I get it "to each his own" mentality but I spent my 20's fucking off and wasting my life\time with dipshit worthless friends\girlfriends and I'll never get those years back.

Now I'm 38 and my days of climbing mountains, running Ultras and sking big lines are numbered, now that I've had a taste of some pretty epic trips there's no way I can go back to "normal" vacations with "normal" people.

I just came back from 4 days in vegas.......but it included running a mountain marathon, hiking on Mt.Charleston, hanging out with locals, meditation and staying with and taking care of horses, dogs and other random farm animals on a hobby farm at the base of the mountain.

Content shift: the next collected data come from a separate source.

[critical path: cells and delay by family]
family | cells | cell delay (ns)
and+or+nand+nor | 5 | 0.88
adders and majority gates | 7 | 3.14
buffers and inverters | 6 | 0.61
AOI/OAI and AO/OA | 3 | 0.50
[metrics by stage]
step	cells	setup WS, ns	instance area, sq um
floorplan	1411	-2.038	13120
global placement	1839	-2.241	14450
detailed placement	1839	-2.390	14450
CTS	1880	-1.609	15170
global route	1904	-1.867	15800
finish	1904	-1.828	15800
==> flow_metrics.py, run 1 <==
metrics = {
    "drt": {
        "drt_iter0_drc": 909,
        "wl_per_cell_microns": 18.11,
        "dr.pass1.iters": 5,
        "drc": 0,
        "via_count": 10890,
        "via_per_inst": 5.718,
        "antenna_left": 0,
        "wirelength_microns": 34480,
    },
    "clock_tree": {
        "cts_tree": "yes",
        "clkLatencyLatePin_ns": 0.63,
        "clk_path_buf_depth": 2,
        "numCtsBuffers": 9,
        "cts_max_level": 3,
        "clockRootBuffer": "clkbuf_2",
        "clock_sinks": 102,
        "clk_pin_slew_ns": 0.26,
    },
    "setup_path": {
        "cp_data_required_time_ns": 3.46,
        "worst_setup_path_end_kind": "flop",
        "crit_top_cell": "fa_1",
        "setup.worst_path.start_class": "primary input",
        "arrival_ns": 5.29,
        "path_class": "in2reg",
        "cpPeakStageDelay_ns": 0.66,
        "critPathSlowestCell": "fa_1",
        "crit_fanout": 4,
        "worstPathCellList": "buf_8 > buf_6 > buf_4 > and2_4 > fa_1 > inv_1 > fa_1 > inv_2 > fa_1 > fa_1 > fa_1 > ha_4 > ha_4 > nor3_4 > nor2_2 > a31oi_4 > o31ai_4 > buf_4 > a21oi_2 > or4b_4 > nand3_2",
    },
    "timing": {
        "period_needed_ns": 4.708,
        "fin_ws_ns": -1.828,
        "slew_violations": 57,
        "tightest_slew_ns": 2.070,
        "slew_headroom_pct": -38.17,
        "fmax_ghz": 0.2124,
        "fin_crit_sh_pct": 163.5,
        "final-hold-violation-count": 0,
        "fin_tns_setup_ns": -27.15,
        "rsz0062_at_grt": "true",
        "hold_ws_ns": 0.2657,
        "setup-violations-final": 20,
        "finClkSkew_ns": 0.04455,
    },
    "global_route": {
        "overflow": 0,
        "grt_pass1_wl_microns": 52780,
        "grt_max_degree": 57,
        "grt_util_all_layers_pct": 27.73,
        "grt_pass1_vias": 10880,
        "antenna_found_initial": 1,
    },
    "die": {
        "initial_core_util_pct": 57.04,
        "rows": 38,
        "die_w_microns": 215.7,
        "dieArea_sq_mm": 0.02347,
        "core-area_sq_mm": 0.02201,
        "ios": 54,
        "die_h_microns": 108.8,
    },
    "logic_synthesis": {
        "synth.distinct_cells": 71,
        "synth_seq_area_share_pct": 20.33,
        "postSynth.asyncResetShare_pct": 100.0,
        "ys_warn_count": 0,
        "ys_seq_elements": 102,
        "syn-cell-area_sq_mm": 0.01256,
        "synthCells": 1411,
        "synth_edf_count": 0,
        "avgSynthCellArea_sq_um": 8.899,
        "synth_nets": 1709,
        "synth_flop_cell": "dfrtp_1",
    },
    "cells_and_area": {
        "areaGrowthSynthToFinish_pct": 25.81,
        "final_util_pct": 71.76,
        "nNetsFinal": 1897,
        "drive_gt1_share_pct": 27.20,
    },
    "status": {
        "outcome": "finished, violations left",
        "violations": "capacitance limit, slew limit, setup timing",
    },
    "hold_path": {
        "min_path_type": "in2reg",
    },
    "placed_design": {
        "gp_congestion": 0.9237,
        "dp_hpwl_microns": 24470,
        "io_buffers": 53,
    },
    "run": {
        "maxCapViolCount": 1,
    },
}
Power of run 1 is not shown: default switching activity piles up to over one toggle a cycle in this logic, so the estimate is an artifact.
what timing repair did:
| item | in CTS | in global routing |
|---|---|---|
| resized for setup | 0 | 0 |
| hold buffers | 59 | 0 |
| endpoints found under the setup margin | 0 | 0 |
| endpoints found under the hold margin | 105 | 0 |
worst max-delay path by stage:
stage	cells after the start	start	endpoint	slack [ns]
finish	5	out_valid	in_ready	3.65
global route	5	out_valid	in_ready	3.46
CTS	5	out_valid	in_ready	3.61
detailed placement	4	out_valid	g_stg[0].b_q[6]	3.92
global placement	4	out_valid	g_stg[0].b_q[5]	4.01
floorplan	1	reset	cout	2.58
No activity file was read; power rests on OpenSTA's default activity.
`src/rtl/fish_sprite_render.sv`:
```
// Fish sprite renderer: bounces a sprite horizontally, steps its animation frame per video frame,
// and turns the VGA pixel stream into sprite SRAM reads with a 3-cycle aligned colour/hit output.
module fish_sprite_render #(
    parameter int unsigned DATA_WIDTH = 12,
    parameter int unsigned ADDR_WIDTH = 16,
    parameter int unsigned SCREEN_W   = 320,
    parameter int unsigned SPRITE_W   = 64,
    parameter int unsigned SPRITE_H   = 32,
    parameter int unsigned FRAMES     = 8,
    parameter int unsigned Y_POS      = 100,
    parameter int unsigned SPEED      = 1,
    parameter int unsigned ANIM_DIV   = 4,
    parameter logic [DATA_WIDTH-1:0] TRANSP = 12'h0F0
) (
    input  logic                  clk,
    input  logic                  reset,
    input  logic [9:0]            pixel_x,
    input  logic [9:0]            pixel_y,
    input  logic                  pixel_valid,
    input  logic                  frame_tick,
    output logic [ADDR_WIDTH-1:0] sram_addr,
    output logic                  sram_en,
    input  logic [DATA_WIDTH-1:0] sram_data,
    output logic [DATA_WIDTH-1:0] rgb_o,
    output logic                  hit_o,
    output logic                  valid_o,
    output logic [9:0]            fish_x_o,
    output logic                  dir_o
);

    localparam int unsigned AnimW = (FRAMES > 1) ? $clog2(FRAMES) : 1;
    localparam int unsigned CntW  = (ANIM_DIV > 1) ? $clog2(ANIM_DIV) : 1;
    localparam logic [10:0] XMax  = 11'(SCREEN_W - SPRITE_W);

    typedef enum logic {StRight, StLeft} state_t;

    state_t            state;
    logic [9:0]        fish_x;
    logic [CntW-1:0]   anim_cnt;
    logic [AnimW-1:0]  anim_idx;
    logic              v1, in1, v2, in2;

    // 11-bit views so bounds and subtractions never wrap
    logic [10:0]           xe, px, py, x_plus, col_raw, col, row;
    logic                  in_sprite;
    logic [ADDR_WIDTH-1:0] addr_next;

    always_comb begin
        xe        = {1'b0, fish_x};
        px        = {1'b0, pixel_x};
        py        = {1'b0, pixel_y};
        x_plus    = xe + 11'(SPEED);
        in_sprite = pixel_valid && (px >= xe) && (px < xe + 11'(SPRITE_W)) &&
                    (py >= 11'(Y_POS)) && (py < 11'(Y_POS + SPRITE_H));
        col_raw   = px - xe;
        row       = py - 11'(Y_POS);
        col       = (state == StLeft) ? 11'(SPRITE_W - 1) - col_raw : col_raw;
        addr_next = ADDR_WIDTH'(anim_idx) * ADDR_WIDTH'(SPRITE_W * SPRITE_H) +
                    ADDR_WIDTH'(row) * ADDR_WIDTH'(SPRITE_W) + ADDR_WIDTH'(col);
    end

    always_ff @(posedge clk) begin
        if (reset) begin
            state    <= StRight;
            fish_x   <= '0;
            anim_cnt <= '0;
            anim_idx <= '0;
        end else if (frame_tick) begin
            unique case (state)
                StRight: begin
                    if (x_plus >= XMax) begin
                        fish_x <= XMax[9:0];
                        state  <= StLeft;
                    end else begin
                        fish_x <= fish_x + 10'(SPEED);
                    end
                end
                StLeft: begin
                    if (xe <= 11'(SPEED)) begin
                        fish_x <= '0;
                        state  <= StRight;
                    end else begin
                        fish_x <= fish_x - 10'(SPEED);
                    end
                end
                default: state <= StRight;
            endcase
            if (anim_cnt == CntW'(ANIM_DIV - 1)) begin
                anim_cnt <= '0;
                anim_idx <= (anim_idx == AnimW'(FRAMES - 1)) ? '0 : anim_idx + 1'b1;
            end else begin
                anim_cnt <= anim_cnt + 1'b1;
            end
        end
    end

    // Stage 1 issues the read, stage 2 is the SRAM's own register, stage 3 keys out TRANSP
    always_ff @(posedge clk) begin
        if (reset) begin
            sram_addr <= '0;
            sram_en   <= 1'b0;
            v1        <= 1'b0;
            in1       <= 1'b0;
            v2        <= 1'b0;
            in2       <= 1'b0;
            rgb_o     <= '0;
            hit_o     <= 1'b0;
            valid_o   <= 1'b0;
        end else begin
            if (in_sprite) begin
                sram_addr <= addr_next;
            end
            sram_en <= pixel_valid;
            v1      <= pixel_valid;
            in1     <= in_sprite;
            v2      <= v1;
            in2     <= in1;
            valid_o <= v2;
            hit_o   <= in2 && (sram_data != TRANSP);
            rgb_o   <= (in2 && (sram_data != TRANSP)) ? sram_data : '0;
        end
    end

    assign fish_x_o = fish_x;
    assign dir_o    = (state == StLeft);

endmodule

```
`config.mk`:
```
export PLATFORM = sky130hd
export DESIGN_NAME = fish_sprite_render
export DESIGN_NICKNAME = d
export VERILOG_FILES = /design/src/rtl/fish_sprite_render.sv
export SDC_FILE = /design/constraint.sdc
export NUM_CORES = 1
export LEC_CHECK = 0
export BUFFER_PORTS_ARGS = -buffer_cell sky130_fd_sc_hd__buf_2
export CORE_MARGIN = 2
export CORE_UTILIZATION = 30
export DETAILED_ROUTE_END_ITERATION = 6
export PLACE_DENSITY = 0.45
export SKIP_CTS_REPAIR_TIMING = 1
export SLEW_MARGIN = 25
export SYNTH_ARGS = -nofsm -noshare
export SYNTH_HDL_FRONTEND = slang
export SYNTH_SLANG_ARGS = --single-unit
```
`constraint.sdc`:
```
create_clock -name clk -period 7.7 [get_ports clk]
set_input_delay 1.155 -clock clk [delete_from_list [all_inputs] [get_ports clk]]
set_output_delay 1.155 -clock clk [all_outputs]
set_load 0.01 [all_outputs]
```
-- Yosys cells after proc, flatten, opt, wreduce, memory -nomap -nowiden
Index checks and enable logic that the tools add are counted.
- register bits after elaboration: 50
- input port bits: 36
- output and inout port bits: 42
- word-level logic and storage cells: 50
- add/sub/neg operators: 11
- order comparisons: 6
- eq/ne operators: 3
- muxes and demuxes: 9
- bitwise logic cells: 2
- reduce and logical (&&, ||, !) cells: 7
- operator list (kind ; count):
    10-bit 2-to-1 mux ; 2
    10-bit one-hot mux with 2 select lines ; 1
    14-bit by 16-bit adder with 16-bit output ; 1
    16-bit by 11-bit adder with 16-bit output ; 1
    12-bit by 8-bit inequality test with 1-bit output (second input constant) ; 1
    10-bit by 1-bit adder with 11-bit output (second input constant) ; 1
    10-bit by 7-bit adder with 11-bit output (second input constant) ; 1
    11-bit by 9-bit >= comparator with 1-bit output (second input constant) ; 1
    10-bit by 11-bit < comparator with 1-bit output ; 1
    11-bit 2-to-1 mux ; 1
    10-bit by 10-bit subtractor with 11-bit output ; 1
    6-bit by 11-bit subtractor with 11-bit output (first input constant) ; 1
    10-bit by 1-bit adder with 10-bit output (second input constant) ; 1
    10-bit >= comparator ; 1
    10-bit by 7-bit >= comparator with 1-bit output (second input constant) ; 1
    10-bit by 1-bit <= comparator with 1-bit output (second input constant) ; 1
    10-bit by 8-bit < comparator with 1-bit output (second input constant) ; 1
    10-bit by 1-bit subtractor with 10-bit output (second input constant) ; 1
    10-bit by 7-bit subtractor with 10-bit output (second input constant) ; 1
    1-bit logical AND ; 5
    3-bit by 1-bit adder with 3-bit output (second input constant) ; 1
    3-bit == test (second input constant) ; 1
    3-bit 2-to-1 mux ; 1
    2-bit by 1-bit adder with 2-bit output (second input constant) ; 1
    7 further kinds ; 9

-- Longest topological paths before layout
Gate-level depths: netlist of run 1.
- word-level depth: 5
- depth in mapped cells: 19

-- Worst setup path after synthesis of run 1
No wires, ideal clock.
- path kind: in2reg
- from: in pixel_x[0]
- to: reg sram_addr[15]
- setup time: 0.134 ns
- data arrival time: 4.021 ns
- path slack: 3.545 ns
- stages: 17
- path buffers: 0
- path through: inv_1 -> ha_1 -> fa_1 -> nor2b_1 -> o2111ai_1 -> nand3b_1 -> xnor2_1 -> ha_1 -> nand2_1 -> o21ai_0 -> ha_1 -> a211oi_1 -> o211ai_1 -> and3_1 -> o21ai_0 -> xnor2_1 -> o22ai_1
- word-level cells in the longest chain between the ends: 5
- elaborated cells between the ends (all ways): 10
- ends and longest elaborated chain (element ; RTL line ; RTL):
    from (decl) ; 17 ; input logic [9:0] pixel_x,
    parallel branches: the longest is 5 deep, another holds 16-bit by 11-bit adder with 16-bit output ; - ;
    to (signal assigned) ; 111 ; sram_addr <= addr_next;
    to (decl) ; 21 ; output logic [ADDR_WIDTH-1:0] sram_addr,
Several ways; the timed one is not identified.
A chain may end at the register's enable or synchronous reset.

-- Worst setup path after layout of run 1
Ends and elaborated chain as after synthesis.

==> results of run 1 <==
[state kept, by name, indices dropped and copies added (netlist names), 2 cells and up]
register and count:
anim_cnt 2, rgb_o 12, fish_x_o 10, anim_idx 3, sram_addr 16
[area by class of cell]
| type | count | share of cell area (%) |
|---|---|---|
| multi-input combinational | 333 | 55.67 |
| sequential | 50 | 23.93 |
| tap | 143 | 4.278 |
| inverter | 29 | 2.602 |
| timing repair buffer | 78 | 9.393 |
| clock inverter | 3 | 1.137 |
| clock buffer | 5 | 2.991 |
[power groups by stage]
stage / sequential, mW / combinational, mW / clock [mW]
floorplan: 0.278 / 0.173 / 0
global placement: 0.282 / 0.231 / 0
detailed placement: 0.282 / 0.231 / 0
CTS: 0.276 / 0.233 / 0.271
global route: 0.277 / 0.261 / 0.279
finish: 0.276 / 0.232 / 0.263
[kinds of logic after synthesis]
family | Yosys count
buffers and inverters | 50
adder cells (fa/ha/maj) | 35
flip-flops | 50
AND/OR/NAND/NOR | 140
AO/OA/AOI/OAI | 123
multiplexers | 2
XOR/XNOR | 33
[final timing paths]
| kind | depth (start not counted) | to | slack, ps | startpoint |
|---|---|---|---|---|
| setup / recovery | 18 | sram_addr[15] | 3370 | pixel_x[0] |
| hold / removal | 1 | valid_o | 440 | v2 |
| setup reg to reg | 16 | sram_addr[15] | 3660 | fish_x_o[2] |
| hold reg to reg | 1 | valid_o | 440 | v2 |
[cell usage in the layout (no fill, tap or decap), types with 15 or more instances in the layout]
cell type / count
a21oi_1: 36
buf_2: 77
dfxtp_1: 50
ha_1: 33
inv_1: 29
nand2_1: 20
nand4_1: 15
nor2_1: 25
nor3_1: 18
o21ai_0: 15
xnor2_1: 27
[metal layers]
metal  vias to the layer above  routed length, µm  GRT usage, %
met5                         -                  0             0
met4                         0                138         4.228
met3                        12                427         3.510
met2                        60               4868         26.95
met1                      1603               5070         23.22
li1                       1711                  -             -
[per-stage QoR]
step | hold slack (ps) | area, µm²
2_1_floorplan | 413.8 | 3536
3_3_place_gp | 425.2 | 4006
3_5_place_dp | 427.1 | 4006
4_1_cts | 444.0 | 4179
5_1_grt | 465.6 | 4183
6_report | 439.1 | 4183
==> results.py, run 1 <==
metrics = {
    "cells_and_area": {
        "utilization_pct": 36.48,
        "antennaDiodeCount": 0,
        "n_fill_cell": 1237,
        "register_area_um2": 1001,
        "syn2layout_area_growth_pct": 18.29,
        "fin_nets": 568,
        "multiInputGateArea_um2": 2328,
        "fin_cells": 641,
        "layout-drive-gt1-share_pct": 19.08,
    },
    "placement": {
        "dp_slack_ps": 3079,
        "place_congestion": 0.8326,
        "placedCellCount": 633,
        "io_buffers": 77,
        "dp_hpwl_mm": 8.147,
    },
    "sta": {
        "final_hold_viol_count": 0,
        "slew_viol_final": 0,
        "rsz0062_at_grt": "no",
        "tns_ps": 0,
        "worst_pin_slew_ps": 789.3,
        "max_freq_mhz": 230.7,
        "fin_crit_ps": 4334,
        "maxSlewHeadroom_pct": 47.31,
        "fin_skew_ps": 6.783,
        "finalSetupViolCount": 0,
        "fin_crit_sh_pct": 56.29,
        "setup_slack_ps": 3366,
    },
    "status": {
        "status": "finished clean",
    },
    "synth": {
        "synthCells": 433,
        "synth_xor_area_share_pct": 8.174,
        "ys_seq_area_share_pct": 28.31,
        "synth_fp_nets": 504,
        "synth_top_family_by_area": "compound AO/OA/AOI/OAI gates",
        "ys_ff_latch": 50,
        "async_flop_share_pct": 0,
        "synth_cell_types": 56,
        "synth-warning-count": 0,
        "syn-cell-area_um2": 3536,
        "synthMuxAreaShare_pct": 0.5662,
        "ys_top_cells_by_count": "50 x dfxtp_1, 37 x a21oi_1, 33 x ha_1",
        "syn_avg_cell_area_um2": 8.166,
        "synth-compound-area-share_pct": 22.82,
        "synth_simple_gate_area_share_pct": 21.37,
        "synthFlopType": "dfxtp_1",
        "synth_edf_count": 0,
        "synth_top_area_share_pct": 28.31,
        "synth_adder_area_share_pct": 12.81,
        "yosys.area.top_type": "dfxtp_1",
        "yosysMostFrequentCell": "dfxtp_1",
        "synthTopCellsByArea": "dfxtp_1 28%, ha_1 12%, xnor2_1 6.7%",
    },
    "routing": {
        "vias": 3386,
        "wl_per_cell_um": 16.39,
        "first_iter_violations": 209,
        "viasPerCell": 5.282,
        "dr.pass1.iters": 4,
        "route.detailed.drc": 0,
        "wl_mm": 10.50,
        "drtAntennaViolNets": 0,
    },
    "power": {
        "p_seq_share_pct": 35.8,
        "irDropWorstVdd_v": 0.00008818,
        "swShare_pct": 32.83,
        "p_comb_share_pct": 30.1,
        "p_leak_nw": 1.784,
        "power_density_nw_per_um2": 184.3,
        "switching_power_mw": 0.2530,
        "p_clk_share_pct": 34.1,
        "p_int_mw": 0.5178,
        "power.total_mw": 0.7708,
    },
    "critical_path": {
        "cp_cell_sequence": "buf_2 -> inv_1 -> ha_1 -> fa_1 -> nor2b_1 -> o2111ai_1 -> nand3b_1 -> xnor2_1 -> ha_1 -> nand2_1 -> o21ai_0 -> ha_1 -> a211oi_1 -> o211ai_1 -> and3_1 -> o21ai_0 -> xnor2_1 -> o22ai_1",
        "critical_path.slowest_cell": "fa_1",
        "crit_top_cell": "ha_1",
        "path_max_fanout": 3,
        "max_stage_delay_ps": 410,
        "endpoint_kind": "register",
        "cp.arrival_ps": 4490,
        "worstPathBufferInverterCount": 2,
        "cp.required_ps": 7850,
        "crit_type": "in -> reg",
        "cp-start-kind": "input port",
        "critical_path.top_delay_family": "adder cells",
    },
    "job": {
        "max_cap_violations": 0,
    },
    "floorplan": {
        "rows": 39,
        "boundaryPins": 78,
        "die_height_um": 112.6,
        "die_area_um2": 12670,
        "chipWidth_um": 112.6,
        "core_area_um2": 11470,
        "start_util_pct": 30.83,
    },
    "cts": {
        "cts_buffer_depth": 2,
        "cts_tree": "yes",
        "clk_pin_slew_ps": 70,
        "cts_root_buffer": "clkbuf_16",
        "cts.sinks": 50,
        "cts-buffers-inserted": 5,
        "cts-htree-levels": 2,
        "clk_latency_ps": 290,
    },
    "global_route": {
        "antenna_found_initial": 0,
        "grt_pass1_wl_mm": 17.20,
        "grt_max_degree": 37,
        "grt_usage_pct": 16.85,
        "grt_pass1_vias": 3308,
        "grt_overflow": 0,
    },
    "worst_hold_path": {
        "hp-class": "reg -> reg",
    },
}
No activity file was read; power rests on OpenSTA's default activity.
==> run 2: changes to the inputs <==
--- a/config.mk
+++ b/config.mk
@@ -5,6 +5,7 @@
 export SDC_FILE = /design/constraint.sdc
 export NUM_CORES = 1
 export LEC_CHECK = 0
+export ABC_AREA = 1
 export BUFFER_PORTS_ARGS = -buffer_cell sky130_fd_sc_hd__buf_2
 export CORE_MARGIN = 2
 export CORE_UTILIZATION = 30
==> constraint.sdc (replaced) <==
create_clock -name clk -period 4.5 [get_ports clk]
set_input_delay 0.675 -clock clk [delete_from_list [all_inputs] [get_ports clk]]
set_output_delay 0.675 -clock clk [all_outputs]
set_load 0.01 [all_outputs]
==> results.py, run 2 <==
metrics = {
    "sta": {
        "fin_crit_sh_pct": 83.95,
        "tns_ps": 0,
        "final_hold_viol_count": 0,
        "slew_viol_final": 0,
        "fin_skew_ps": 5.497,
        "maxSlewHeadroom_pct": 42.08,
        "finalSetupViolCount": 0,
        "max_freq_mhz": 264.7,
        "fin_crit_ps": 3778,
        "worst_pin_slew_ps": 867.8,
        "rsz0062_at_grt": "no",
        "setup_slack_ps": 722.3,
        "holdWs_ps": 410.3,
    },
    "cells_and_area": {
        "syn2layout_area_growth_pct": 17.86,
        "register_area_um2": 1001,
        "layout-drive-gt1-share_pct": 17.07,
        "largest_reg_flops": 16,
        "final_cell_mix": "118 x nand2_1, 82 x nor2_1, 77 x buf_2",
        "largest_register": "sram_addr",
        "fin_nets": 691,
        "multiInputGateArea_um2": 2273,
        "final_common_cell": "nand2_1",
        "n_fill_cell": 1326,
        "antennaDiodeCount": 0,
    },
    "cts": {
        "cts-htree-levels": 2,
        "cts.sinks": 50,
        "clk_pin_slew_ps": 80,
        "cts-buffers-inserted": 5,
        "cts_root_buffer": "clkbuf_16",
        "cts_tree": "yes",
        "clk_latency_ps": 300,
        "cts_buffer_depth": 2,
    },
    "floorplan": {
        "core_area_um2": 11960,
        "die_area_um2": 13090,
        "chipWidth_um": 114.4,
        "start_util_pct": 30.58,
        "die_height_um": 114.4,
        "boundaryPins": 78,
        "rows": 40,
    },
    "routing": {
        "wl_per_cell_um": 13.00,
        "wl_met1_mm": 4.988,
        "wl_mm": 9.987,
        "vias": 3536,
        "viasPerCell": 4.604,
        "dr.pass1.iters": 4,
        "route.detailed.drc": 0,
        "wl_met2_mm": 4.550,
        "route.met3.wl_um": 335,
        "drtAntennaViolNets": 0,
        "dr.max_layer_used": "met4",
        "first_iter_violations": 110,
    },
    "synth": {
        "syn-cell-area_um2": 3657,
        "async_flop_share_pct": 0,
        "ys_top_cells_by_count": "118 x nand2_1, 82 x nor2_1, 72 x inv_1",
        "ys_seq_area_share_pct": 27.37,
        "ys_ff_latch": 50,
        "synth_cell_types": 39,
        "yosys.area.top_type": "dfxtp_1",
        "synth_top_area_share_pct": 27.37,
        "synth-warning-count": 0,
        "synth_edf_count": 0,
        "synthCells": 548,
        "syn_avg_cell_area_um2": 6.674,
        "synthFlopType": "dfxtp_1",
        "synth_fp_nets": 619,
        "synthTopCellsByArea": "dfxtp_1 27%, nand2_1 12%, ha_1 11%",
        "yosysMostFrequentCell": "nand2_1",
    },
    "global_route": {
        "grt_pass1_wl_mm": 16.63,
        "grt_overflow": 0,
        "grt_pass1_vias": 3394,
        "grt_max_degree": 27,
        "grt_usage_pct": 15.90,
        "antenna_found_initial": 0,
    },
    "placement": {
        "dp_hpwl_mm": 7.833,
        "dp_slack_ps": 665.8,
        "place_congestion": 0.8551,
        "io_buffers": 77,
    },
    "critical_path": {
        "cp.required_ps": 4690,
        "cp.arrival_ps": 3970,
        "cp-start-kind": "register",
        "crit_type": "reg -> reg",
        "cp_cell_sequence": "inv_1 -> ha_1 -> nand2_1 -> nand2_1 -> inv_1 -> nand2_1 -> a21oi_1 -> xor2_1 -> ha_1 -> o21ai_0 -> inv_1 -> ha_1 -> nand2_1 -> nor2_1 -> nand2_1 -> nand3_1 -> nand2_1 -> nor2_1 -> nand2_1 -> nand3_1 -> nand2_1 -> nor2_1 -> nor2_1",
        "path_max_fanout": 10,
        "max_stage_delay_ps": 540,
        "endpoint_kind": "register",
        "crit_top_cell": "nand2_1",
        "critical_path.slowest_cell": "dfxtp_1",
    },
    "status": {
        "status": "finished clean",
    },
    "power": {
        "p_leak_nw": 2.295,
        "irDropWorstVdd_v": 0.0001372,
        "power_density_nw_per_um2": 294.1,
    },
    "worst_hold_path": {
        "hp-class": "reg -> reg",
    },
    "job": {
        "max_cap_violations": 0,
    },
}
run 2: cell count changes after synthesis, sizes merged, moves of 13 or more:
cell,change
nor2,+59
inv,+49
xor2,+18
xnor2,-16
and2,-14
o21ai,+13
nand3,+24
nand2,+104
run 2: metrics by stage:
stage | area, µm² | total power, mW | utilization [%] | instances
floorplan | 3657 | 0.7698 | - | 548
global placement | 4159 | 0.8765 | 34.77 | 760
detailed placement | 4159 | 0.8752 | 34.77 | 760
CTS | 4310 | 1.290 | 36.04 | 768
global route | 4310 | 1.365 | 36.04 | 768
finish | 4310 | 1.268 | 36.04 | 768
run 2: cells by family after synthesis:
| logic type | after synthesis | synth area share [%] |
|---|---|---|
| AND/OR/NAND/NOR | 264 | 31.00 |
| buffers and inverters | 94 | 10.47 |
| AO/OA/AOI/OAI | 70 | 10.40 |
| flip-flops | 50 | 27.37 |
| XOR/XNOR | 35 | 8.382 |
| adder cells (fa/ha/maj) | 35 | 12.38 |
run 2: report_power, final:
group | leakage [nW] | switching [mW] | internal, mW
registers | 0.406 | 0.0166 | 0.454
logic | 1.81 | 0.242 | 0.151
clock network | 0.0748 | 0.192 | 0.212
total | 2.29 | 0.451 | 0.817
run 2: layer usage:
layer | vias to the layer above | global-route usage, %
met1 | 1580 | 21.27
met3 | 6 | 2.435
li1 | 1884 | -
met2 | 66 | 26.67
met5 | - | 0
met4 | 0 | 4.146
run 2: worst max-delay path: cells and delay by family (launching register included):
family | cells | cell delay [ps]
AOI/OAI and AO/OA | 2 | 500
xor gates and xnor gates | 1 | 300
buffers and inverters | 3 | 330
and+or+nand+nor | 14 | 1010
DFF | 1 | 540
adders and majority gates | 3 | 980
run 2: final timing paths:
check	depth (start not counted)	slack, ps	start	endpoint
max reg2reg	23	720	fish_x_o[6]	sram_addr[15]
min reg2reg	2	410	v2	valid_o
max	23	720	fish_x_o[6]	sram_addr[15]
min	2	410	v2	valid_o
run 2: final cells by class:
type,instances,area share [%]
clock inverters,3,0.6096
flip-flops and latches,50,23.22
clock buffers,5,2.903
well taps,147,4.267
repair buffers,79,9.289
multi-input cells,404,52.74
inverters,80,6.967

I've done both, lived both lives and taken the "pepsi challenge" if you will so I feel like I can have "an informed opinion" on the matter.

Outside of shit required to maintain fiance\family relations(once per year) there's NO way for me to go back to taking "normal" vacations with people who aren't willing to put themselves out there and go for something big.

Hey if that's "enough" for some people then good for them......I'm sure their kids and grand kids will be super impressed with pictures of them drunk on the beach or out at a club taking duck faced selfies.....for me fuck that, I'm living life not waiting around to die.


----------



## Argo (Feb 25, 2010)

He isnt asking for life advice. He is asking for places to visit not the sermon.


----------



## snowklinger (Aug 30, 2011)

Somebody is finding the institutionalized idiosyncrasies of Utah pretty comfy these days methinks.

*wink


----------



## killclimbz (Aug 10, 2007)

Contrary to popular belief here, some people can charge hard during the day and party at night. 

I am the perfect example. I am almost 46, and I ride backcountry on a splitboard all day, then I party at night. By party at night I mean that I go out to restaurant get some food and have a couple of beers and I am passed out by 9. Later, rinse, repeat. Yep, I do it until the wheels come off everytime...


----------



## Noreaster (Oct 7, 2012)

killclimbz said:


> By party at night I mean that I go out to restaurant get some food and have a couple of beers and I am passed out by 9.


Umm... I believe it's called dinner.


----------



## bksdds (Jul 2, 2015)

Noreaster said:


> Umm... I believe it's called dinner.


----------



## deagol (Mar 26, 2014)

this thread has taken an awesome turn.... many dark secrets have been exposed.


----------



## Ninjabic (Apr 16, 2016)

Damn, shit got real up in here. Def gonna be drinkin some beers while we're on the mountain but that goes without saying.. Thanks for the first few replies. Gonna relay the advice to my buddies and come to a decision. I'll keep the thread updated for anyone interested.


----------



## Trabi75 (Dec 12, 2014)

If you go the snowbasin pow mow route maybe check out the Atomic B&B in Huntsville. The owner is a ski bum at basin and seems laid back and cool

Sent from my SGH-M919 using Tapatalk


----------



## Ninjabic (Apr 16, 2016)

I ended up booking a pretty sweet cabin in Breckinridge. Utah remains on the bucket list.


----------



## mojo maestro (Jan 6, 2009)

Condoms......condoms.......condoms.........Breck is a cesspool of STD's.........


----------



## hikeswithdogs (Sep 23, 2011)

killclimbz said:


> Contrary to popular belief here, some people can charge hard during the day and party at night.
> 
> I am the perfect example. I am almost 46, and I ride backcountry on a splitboard all day, then I party at night. By party at night I mean that I go out to restaurant get some food and have a couple of beers and I am passed out by 9. Later, rinse, repeat. Yep, I do it until the wheels come off everytime...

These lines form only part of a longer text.